On August 11, 2011, in
Plancich v. United Parcel Service, Inc., (California Courts of Appeal – 4th District, No. E050631) Plancich
sued UPS making several claims including
failure to provide overtime compensation. The trial court and jury found in favor of UPS and the court also awarded
costs to UPS. Plancich made a motion to strike the award of costs. The
law Plancich relied on for his overtime claim grants attorney fees and
costs to a prevailing employee but makes no mention of employers creating
a one way recovery Planich argued.
(Labor Code §1194).
The trial court agreed and granted Plancich's motion because granting
costs to the prevailing employer would render the law useless and be against
public policy by having a "chilling effect on workers who have had
their statutory rights violated." UPS appealed this ruling.

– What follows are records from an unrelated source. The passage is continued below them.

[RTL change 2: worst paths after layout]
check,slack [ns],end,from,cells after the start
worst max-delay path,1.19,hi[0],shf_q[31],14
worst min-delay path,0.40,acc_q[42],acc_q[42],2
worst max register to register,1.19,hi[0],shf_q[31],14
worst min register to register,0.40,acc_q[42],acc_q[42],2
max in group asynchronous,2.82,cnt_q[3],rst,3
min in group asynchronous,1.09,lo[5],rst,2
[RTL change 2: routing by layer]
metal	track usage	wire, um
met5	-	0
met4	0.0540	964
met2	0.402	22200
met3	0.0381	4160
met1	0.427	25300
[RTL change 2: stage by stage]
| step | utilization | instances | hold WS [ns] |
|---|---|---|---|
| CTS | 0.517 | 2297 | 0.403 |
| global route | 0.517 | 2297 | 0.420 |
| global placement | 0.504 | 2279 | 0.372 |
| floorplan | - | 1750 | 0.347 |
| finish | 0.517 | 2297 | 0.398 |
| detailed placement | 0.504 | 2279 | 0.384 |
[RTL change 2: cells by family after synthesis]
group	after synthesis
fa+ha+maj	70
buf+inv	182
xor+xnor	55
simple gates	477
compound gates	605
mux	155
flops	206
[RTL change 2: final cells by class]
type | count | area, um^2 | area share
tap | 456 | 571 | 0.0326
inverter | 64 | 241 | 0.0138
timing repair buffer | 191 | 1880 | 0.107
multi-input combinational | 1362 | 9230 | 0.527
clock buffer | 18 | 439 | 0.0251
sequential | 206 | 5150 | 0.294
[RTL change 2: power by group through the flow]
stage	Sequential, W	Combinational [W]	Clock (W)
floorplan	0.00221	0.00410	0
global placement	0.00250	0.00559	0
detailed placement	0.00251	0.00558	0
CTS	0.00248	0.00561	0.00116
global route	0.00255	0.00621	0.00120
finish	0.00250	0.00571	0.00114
<file path="src/rtl/riscv_mem_pkg.sv">
// Shared definitions for the I/D cache memory arbiter: state encoding,
// requester IDs, default geometry and the round-robin pick.
package riscv_mem_pkg;

  localparam int ADDR_W_DEF = 28;
  localparam int LINE_W_DEF = 128;

  typedef enum logic [1:0] {
    IDLE = 2'd0,
    BUSY = 2'd1,
    DONE = 2'd2
  } arb_state_e;

  localparam logic REQ_I = 1'b0;
  localparam logic REQ_D = 1'b1;

  // On a tie the requester that did not win last time goes next.
  function automatic logic pick_winner(input logic pend_i, input logic pend_d,
                                       input logic last);
    if (pend_i && pend_d) return ~last;
    return pend_d ? REQ_D : REQ_I;
  endfunction

endpackage

</file>
<file path="src/rtl/mem_arbiter.sv">
// Two-requester (I-cache / D-cache) line arbiter in front of a single memory
// port. One transaction at a time: IDLE -> BUSY -> DONE -> IDLE.
module mem_arbiter
  import riscv_mem_pkg::*;
#(
  parameter int ADDR_W = ADDR_W_DEF,
  parameter int LINE_W = LINE_W_DEF
) (
  input  logic              clk,
  input  logic              rst_n,
  input  logic              i_read,
  input  logic              i_write,
  input  logic [ADDR_W-1:0] i_addr,
  input  logic [LINE_W-1:0] i_wdata,
  output logic [LINE_W-1:0] i_rdata,
  output logic              i_ready,
  input  logic              d_read,
  input  logic              d_write,
  input  logic [ADDR_W-1:0] d_addr,
  input  logic [LINE_W-1:0] d_wdata,
  output logic [LINE_W-1:0] d_rdata,
  output logic              d_ready,
  output logic              mem_read,
  output logic              mem_write,
  output logic [ADDR_W-1:0] mem_addr,
  output logic [LINE_W-1:0] mem_wdata,
  input  logic [LINE_W-1:0] mem_rdata,
  input  logic              mem_ready
);

  arb_state_e        state_q;
  logic              win_q, last_q;
  logic              mem_read_q, mem_write_q;
  logic [ADDR_W-1:0] mem_addr_q;
  logic [LINE_W-1:0] mem_wdata_q;
  logic [LINE_W-1:0] i_rdata_q, d_rdata_q;
  logic              i_ready_q, d_ready_q;

  logic              pend_i, pend_d, win_d, wr_d;
  logic [ADDR_W-1:0] addr_d;
  logic [LINE_W-1:0] wdata_d;

  assign pend_i  = i_read | i_write;
  assign pend_d  = d_read | d_write;
  assign win_d   = pick_winner(pend_i, pend_d, last_q);
  // Write takes priority when a requester raises both read and write.
  assign wr_d    = (win_d == REQ_D) ? d_write : i_write;
  assign addr_d  = (win_d == REQ_D) ? d_addr  : i_addr;
  assign wdata_d = (win_d == REQ_D) ? d_wdata : i_wdata;

  always_ff @(posedge clk or negedge rst_n) begin
    if (!rst_n) begin
      state_q     <= IDLE;
      win_q       <= REQ_I;
      last_q      <= REQ_I;
      mem_read_q  <= 1'b0;
      mem_write_q <= 1'b0;
      mem_addr_q  <= '0;
      mem_wdata_q <= '0;
      i_rdata_q   <= '0;
      d_rdata_q   <= '0;
      i_ready_q   <= 1'b0;
      d_ready_q   <= 1'b0;
    end else begin
      case (state_q)
        IDLE: begin
          if (pend_i || pend_d) begin
            win_q       <= win_d;
            last_q      <= win_d;
            mem_read_q  <= ~wr_d;
            mem_write_q <= wr_d;
            mem_addr_q  <= addr_d;
            mem_wdata_q <= wdata_d;
            state_q     <= BUSY;
          end
        end
        BUSY: begin
          if (mem_ready) begin
            if (mem_read_q) begin
              if (win_q == REQ_D) d_rdata_q <= mem_rdata;
              else                i_rdata_q <= mem_rdata;
            end
            mem_read_q  <= 1'b0;
            mem_write_q <= 1'b0;
            i_ready_q   <= (win_q == REQ_I);
            d_ready_q   <= (win_q == REQ_D);
            state_q     <= DONE;
          end
        end
        DONE: begin
          i_ready_q <= 1'b0;
          d_ready_q <= 1'b0;
          state_q   <= IDLE;
        end
        default: begin
          mem_read_q  <= 1'b0;
          mem_write_q <= 1'b0;
          i_ready_q   <= 1'b0;
          d_ready_q   <= 1'b0;
          state_q     <= IDLE;
        end
      endcase
    end
  end

  assign i_rdata   = i_rdata_q;
  assign d_rdata   = d_rdata_q;
  assign i_ready   = i_ready_q;
  assign d_ready   = d_ready_q;
  assign mem_read  = mem_read_q;
  assign mem_write = mem_write_q;
  assign mem_addr  = mem_addr_q;
  assign mem_wdata = mem_wdata_q;

endmodule

</file>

The appeals court found that the trial court's granting the motion
to strike was not proper and UPS was entitled to move for costs. They
found that the lower court's ruling was not correct because the law
Plancich relied on is silent as to prevailing employer's recovery
so Code of Civil Procedure § 1032 allows prevailing employers to
recover costs because they were not expressly excepted from recovery.
The court also found that this doesn't make Labor Code § 1194
meaningless because it still allows prevailing employees to recover attorney
fees. The court couldn't consider whether this ruling would have a
chilling effect on employee lawsuits because "the plain meaning of
the statute governs the outcome."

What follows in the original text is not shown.